Von Juliane Brumberg

Nicht oft bin ich von einem Buch so begeistert, wie von jenem, das ich kürzlich geschenkt bekam – ohne besonderes Interesse für Pfarrerinnen oder für die Schweiz geäußert zu haben. Aber die Schweizer Pfarrerin Greti Caprez-Roffler, um die es in dem Buch geht, war eben auch eine Feministin. Das war der Anknüpfungspunkt für mich.

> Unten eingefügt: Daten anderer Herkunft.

[src/rtl/mult_share_arbiter.sv]
// Round-robin arbiter sharing one radix-4 Booth 16x16 signed multiplier among NUM_REQ requesters.
// Optional completed-operation counter (op_count port) enabled by defining MULT_SHARE_STATS_EN.

module booth_multiplier_16 (
    input  logic [15:0] a_i,
    input  logic [15:0] b_i,
    output logic [31:0] product_o
);
    logic [31:0] a_ext;
    logic [16:0] b_ext;
    logic [2:0]  triple;
    logic [31:0] pp;
    logic [31:0] acc;

    always_comb begin
        a_ext  = {{16{a_i[15]}}, a_i};
        b_ext  = {b_i, 1'b0};
        acc    = '0;
        triple = '0;
        pp     = '0;
        // Each overlapping bit triple of B selects 0, +-A or +-2A for its radix-4 digit.
        for (int i = 0; i < 8; i++) begin
            triple = b_ext[2*i +: 3];
            case (triple)
                3'b001, 3'b010: pp = a_ext;
                3'b011:         pp = a_ext << 1;
                3'b100:         pp = 32'd0 - (a_ext << 1);
                3'b101, 3'b110: pp = 32'd0 - a_ext;
                default:        pp = '0;
            endcase
            acc = acc + (pp << (2*i));
        end
        product_o = acc;
    end
endmodule

module mult_share_arbiter #(
    parameter int NUM_REQ = 4,
    parameter int ID_W    = 2
) (
    input  logic                  clk,
    input  logic                  rst_n,
    input  logic [NUM_REQ-1:0]    req_valid,
    input  logic [16*NUM_REQ-1:0] req_a,
    input  logic [16*NUM_REQ-1:0] req_b,
    output logic [NUM_REQ-1:0]    req_ready,
    output logic                  rsp_valid,
    input  logic                  rsp_ready,
    output logic [31:0]           rsp_product,
    output logic [ID_W-1:0]       rsp_id
`ifdef MULT_SHARE_STATS_EN
    ,
    output logic [31:0]           op_count
`endif
);
    logic              s1_valid_q, s1_valid_d;
    logic [15:0]       s1_a_q, s1_a_d;
    logic [15:0]       s1_b_q, s1_b_d;
    logic [ID_W-1:0]   s1_id_q, s1_id_d;
    logic              rsp_valid_q, rsp_valid_d;
    logic [31:0]       rsp_product_q, rsp_product_d;
    logic [ID_W-1:0]   rsp_id_q, rsp_id_d;
    logic [ID_W-1:0]   last_id_q, last_id_d;
    logic [31:0]       op_count_q, op_count_d;

    logic              s2_free, s1_adv, s1_free;
    logic              grant_found, grant;
    logic [ID_W-1:0]   grant_id;
    logic [ID_W:0]     cand_sum;
    logic [NUM_REQ-1:0] grant_oh;
    logic [31:0]       mult_product;

    booth_multiplier_16 u_mult (
        .a_i       (s1_a_q),
        .b_i       (s1_b_q),
        .product_o (mult_product)
    );

    assign s2_free = !rsp_valid_q || rsp_ready;
    assign s1_adv  = s1_valid_q && s2_free;
    assign s1_free = !s1_valid_q || s1_adv;

    // Circular search starting just after the last granted requester.
    always_comb begin
        grant_found = 1'b0;
        grant_id    = '0;
        cand_sum    = '0;
        for (int off = 1; off <= NUM_REQ; off++) begin
            cand_sum = {1'b0, last_id_q} + (ID_W+1)'(off);
            if (cand_sum >= (ID_W+1)'(NUM_REQ)) begin
                cand_sum = cand_sum - (ID_W+1)'(NUM_REQ);
            end
            if (!grant_found && req_valid[cand_sum[ID_W-1:0]]) begin
                grant_found = 1'b1;
                grant_id    = cand_sum[ID_W-1:0];
            end
        end
        grant    = s1_free && grant_found;
        grant_oh = '0;
        if (grant) begin
            grant_oh[grant_id] = 1'b1;
        end
    end

    assign req_ready = grant_oh;

    always_comb begin
        s1_valid_d    = s1_valid_q;
        s1_a_d        = s1_a_q;
        s1_b_d        = s1_b_q;
        s1_id_d       = s1_id_q;
        rsp_valid_d   = rsp_valid_q;
        rsp_product_d = rsp_product_q;
        rsp_id_d      = rsp_id_q;
        last_id_d     = last_id_q;
        op_count_d    = op_count_q;

        if (s1_adv) begin
            rsp_product_d = mult_product;
            rsp_id_d      = s1_id_q;
            rsp_valid_d   = 1'b1;
            s1_valid_d    = 1'b0;
        end else if (rsp_ready) begin
            rsp_valid_d = 1'b0;
        end

        if (grant) begin
            s1_valid_d = 1'b1;
            s1_id_d    = grant_id;
            last_id_d  = grant_id;
            for (int i = 0; i < NUM_REQ; i++) begin
                if (grant_oh[i]) begin
                    s1_a_d = req_a[16*i +: 16];
                    s1_b_d = req_b[16*i +: 16];
                end
            end
        end

        if (rsp_valid_q && rsp_ready) begin
            op_count_d = op_count_q + 32'd1;
        end
    end

    always_ff @(posedge clk or negedge rst_n) begin
        if (!rst_n) begin
            s1_valid_q    <= 1'b0;
            s1_a_q        <= '0;
            s1_b_q        <= '0;
            s1_id_q       <= '0;
            rsp_valid_q   <= 1'b0;
            rsp_product_q <= '0;
            rsp_id_q      <= '0;
            last_id_q     <= ID_W'(NUM_REQ - 1);
            op_count_q    <= '0;
        end else begin
            s1_valid_q    <= s1_valid_d;
            s1_a_q        <= s1_a_d;
            s1_b_q        <= s1_b_d;
            s1_id_q       <= s1_id_d;
            rsp_valid_q   <= rsp_valid_d;
            rsp_product_q <= rsp_product_d;
            rsp_id_q      <= rsp_id_d;
            last_id_q     <= last_id_d;
            op_count_q    <= op_count_d;
        end
    end

    assign rsp_valid   = rsp_valid_q;
    assign rsp_product = rsp_product_q;
    assign rsp_id      = rsp_id_q;
`ifdef MULT_SHARE_STATS_EN
    assign op_count    = op_count_q;
`else
    logic unused_count;
    assign unused_count = ^op_count_q;
`endif
endmodule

Von Feminismus steht zwar nichts in der Kurzfassung auf der Rückseite des Buches, doch beschreibt diese ziemlich gut, worum es in dem Buch geht: Am 13. September 1931 tut das Bündner Bergdorf Furna etwas, was zuvor noch keine Gemeinde der Schweiz gewagt hat. Es wählt eine Frau zur Pfarrerin: Greti Caprez-Roffler, 25 Jahre alt, Theologin und Mutter. Ein Skandal, der bis nach Deutschland Schlagzeilen macht. Nach ihrem Tod begibt sich die Enkelin auf die Spuren der ersten vollamtlichen Schweizer Gemeindepfarrerin. Sie stößt auf die außergewöhnliche Emanzipationsgeschichte einer Frau, die für sich in Anspruch nahm, was damals für viele undenkbar war: ihrer Berufung nachzugehen, Mutter zu sein, eine glückliche Liebe und eine erfüllte Sexualität zu leben. Eine Frau, deren Mut einen hohen Preis hatte, nicht nur für sie.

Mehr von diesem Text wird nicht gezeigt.